### WHAT TO WORK ON
Reproduce nothing but the lines from the one with "localparam logic [1:0] GRANT_M0" down to the last line of the data below.

### RECORDS SUPPLIED
===== config.mk =====
export PLATFORM = sky130hd
export DESIGN_NAME = prco_fetch
export DESIGN_NICKNAME = d
export VERILOG_FILES = /design/src/rtl/prco_fetch.sv
export SDC_FILE = /design/constraint.sdc
export NUM_CORES = 1
export LEC_CHECK = 0
export ABC_AREA = 0
export BUFFER_PORTS_ARGS = -buffer_cell sky130_fd_sc_hd__buf_2
export CORE_ASPECT_RATIO = 1.2
export CORE_MARGIN = 1.5
export CORE_UTILIZATION = 51
export CTS_BUF_LIST = sky130_fd_sc_hd__clkbuf_4 sky130_fd_sc_hd__clkbuf_8
export DETAILED_ROUTE_END_ITERATION = 8
export GPL_ROUTABILITY_DRIVEN = 0
export PLACE_DENSITY_LB_ADDON = 0.12
export SYNTH_ARGS = -nofsm -noshare
export SYNTH_HDL_FRONTEND = slang
export SYNTH_SLANG_ARGS = --single-unit

===== constraint.sdc =====
create_clock -name i_clk -period 2.05 [get_ports i_clk]
set_input_delay 0.3075 -clock i_clk [delete_from_list [all_inputs] [get_ports i_clk]]
set_output_delay 0.3075 -clock i_clk [all_outputs]
set_load 0.05 [all_outputs]
File: src/rtl/peripheral_bus_pkg.sv
// Shared types and constants for the peripheral bus arbiter and its watchdog.
package peripheral_bus_pkg;
  localparam int WB_ADDR_W = 32;
  localparam int WB_DATA_W = 32;

  localparam logic [1:0] GRANT_NONE = 2'b00;
  localparam logic [1:0] GRANT_M0   = 2'b01;
  localparam logic [1:0] GRANT_M1   = 2'b10;

  typedef enum logic [1:0] {IDLE, BUSY_M0, BUSY_M1, ERR} arb_state_t;

  typedef struct packed {
    logic                 cyc;
    logic                 stb;
    logic                 we;
    logic [WB_ADDR_W-1:0] addr;
    logic [WB_DATA_W-1:0] data;
  } wb_req_t;
endpackage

### EXERCISE OUTPUT
  localparam logic [1:0] GRANT_M0   = 2'b01;
  localparam logic [1:0] GRANT_M1   = 2'b10;

  typedef enum logic [1:0] {IDLE, BUSY_M0, BUSY_M1, ERR} arb_state_t;

  typedef struct packed {
    logic                 cyc;
    logic                 stb;
    logic                 we;
    logic [WB_ADDR_W-1:0] addr;
    logic [WB_DATA_W-1:0] data;
  } wb_req_t;
endpackage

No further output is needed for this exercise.